Mike Sullivan lays down challenge to Brennan Othmann as Rangers enter Olympic break
New York’s bench boss sent a clear message before the Olympic pause, scratching Brennan Othmann and stating the young forward must sharpen key areas to secure a permanent NHL role. The decision — and the blunt words that followed — frame a crucial stretch for both player and team when the schedule resumes on Feb. 26 (ET).
Sullivan’s blunt assessment and the scratch that sparked debate
In the final game before the break, Mike Sullivan held Brennan Othmann out of the lineup, a move many initially linked to roster mechanics during the pause. The coach dispelled that notion, emphasizing performance over paperwork. “I think there are elements of his game that have to continue to improve in order for him to establish himself as an NHL player,” Sullivan said, underscoring that the decision centered on standards and readiness, not contract or assignment rules.
The scratch came after a run of 10 straight NHL appearances for Othmann, a span that suggested growing trust and opportunity. Yet Sullivan’s message made it plain that opportunity must be met with NHL-caliber consistency to stick.

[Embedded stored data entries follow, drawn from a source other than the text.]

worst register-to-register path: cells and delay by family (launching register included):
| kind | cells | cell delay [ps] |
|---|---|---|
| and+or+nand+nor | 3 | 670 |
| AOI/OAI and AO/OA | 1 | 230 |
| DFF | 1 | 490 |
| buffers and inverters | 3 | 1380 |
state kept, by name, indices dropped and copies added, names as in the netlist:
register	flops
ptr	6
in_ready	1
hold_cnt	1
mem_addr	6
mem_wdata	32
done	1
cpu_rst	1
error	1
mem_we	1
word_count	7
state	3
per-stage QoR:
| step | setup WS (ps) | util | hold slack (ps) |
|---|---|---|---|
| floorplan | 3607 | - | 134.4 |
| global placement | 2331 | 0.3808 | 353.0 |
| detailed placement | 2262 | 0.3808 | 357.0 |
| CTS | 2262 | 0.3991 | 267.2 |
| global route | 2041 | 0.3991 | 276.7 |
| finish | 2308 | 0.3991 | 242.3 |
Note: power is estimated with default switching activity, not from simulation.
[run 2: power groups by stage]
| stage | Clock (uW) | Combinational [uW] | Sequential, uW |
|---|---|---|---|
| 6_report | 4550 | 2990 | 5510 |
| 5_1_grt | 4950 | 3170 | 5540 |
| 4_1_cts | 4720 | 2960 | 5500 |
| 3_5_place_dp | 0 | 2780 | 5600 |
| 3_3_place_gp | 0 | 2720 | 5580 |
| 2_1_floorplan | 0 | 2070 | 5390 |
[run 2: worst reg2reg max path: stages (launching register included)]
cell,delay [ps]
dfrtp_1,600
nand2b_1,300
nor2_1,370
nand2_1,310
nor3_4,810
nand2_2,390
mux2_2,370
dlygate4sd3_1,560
$ cat config.mk
export PLATFORM = sky130hd
export DESIGN_NAME = fifo_wr_arbiter
export DESIGN_NICKNAME = d
export VERILOG_FILES = /design/src/rtl/fifo_wr_arbiter_pkg.sv /design/src/rtl/fifo_wr_arbiter_rr_pick.sv /design/src/rtl/fifo_wr_arbiter.sv
export SDC_FILE = /design/constraint.sdc
export NUM_CORES = 1
export LEC_CHECK = 0
export CAP_MARGIN = 20
export CORE_ASPECT_RATIO = 0.9
export CORE_UTILIZATION = 35
export CTS_CLUSTER_SIZE = 28
export DETAILED_ROUTE_END_ITERATION = 7
export PLACE_DENSITY = 0.91
export SYNTH_ARGS = -nofsm -noshare
export SYNTH_HDL_FRONTEND = slang
export SYNTH_SLANG_ARGS = --single-unit
export TNS_END_PERCENT = 10
$ cat constraint.sdc
create_clock -name i_clk -period 2.25 [get_ports i_clk]
set_input_delay 0.45 -clock i_clk [delete_from_list [all_inputs] [get_ports i_clk]]
set_output_delay 0.45 -clock i_clk [all_outputs]
set_load 0.03 [all_outputs]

Usage, production, and the gap to a full-time role
Othmann, 23, had been elevated into a third-line role and given time on the second power-play unit, signaling the staff’s willingness to see if his AHL momentum could translate. While the winger had recently surged with Hartford, he sits at one point in 16 NHL games this season. For a team intent on reshaping its identity and future core, the contrast between potential and production has become a focal point.
Sullivan’s bar for a full-time job appears to be built on detail and trust. That includes board battles, puck management, reads without the puck, and sustaining forecheck pressure shift after shift — the kinds of habits that earn defensive-zone starts and late-game minutes. Until those habits are bankable, ice time can fluctuate quickly.
Development versus results: a roster caught between timelines
The timing of the decision has amplified a broader conversation about the club’s direction. The organization is in a declared retool, with more trades possible, and younger players expected to audition for long-term roles. Othmann and defenseman Scott Morrow have both spent time on the active roster, with lineup choices around them fueling discussion about how minutes are allocated during a season skewing toward evaluation.
Recent moves have also added competition. The team claimed Vincent Iorio on waivers, while Morrow sat versus Carolina, choices that highlighted the staff’s ongoing search for optimal combinations on the blue line and up front. The dynamic underscores a reality: even in a development-tilted stretch, ice time must be earned daily under a coach committed to standards.
What the break means for Othmann and the team
As of the pause, Othmann had not been reassigned to Hartford, though that option remains on the table before the club returns on Monday, Feb. 26 (ET). If he stays, he’ll re-enter a lineup in flux, with potential trade fallout and a competition for roles that could intensify down the stretch. If he goes back to the AHL, it would present a targeted opportunity to stack strong minutes, touch special teams, and return with a clearer blueprint for NHL details.
Either route aligns with Sullivan’s message: sharpen specific elements, deliver consistency, and rebuild the kind of trust that withstands the nightly demands of top-league play.
Othmann’s response and the path forward
Othmann has embraced the feedback with candor. “You're still trying to earn, and you're still trying to build a little bit of trust from the coaching staff,” he said. “I'm still trying to build trust. I'm still trying to learn.” It’s a pragmatic stance that fits the developmental arc many young forwards face when transitioning from top-line AHL roles to specialized NHL usage.
For the team, the mandate is equally clear: define roles, keep standards high, and create an environment where opportunity meets accountability. For Othmann, the task is to turn flashes into a foundation — more pucks won, fewer turnovers, smarter routes on the forecheck, and harder stops in the defensive zone. If he nails those layers, the points are likely to follow, and the scratch before the break could be remembered as the inflection point.
With the Olympic pause offering a reset, the next few weeks will tell whether Sullivan’s challenge accelerates Othmann’s climb or temporarily redirects it. Either way, the message has been delivered. The response begins when the schedule flips back on in late February.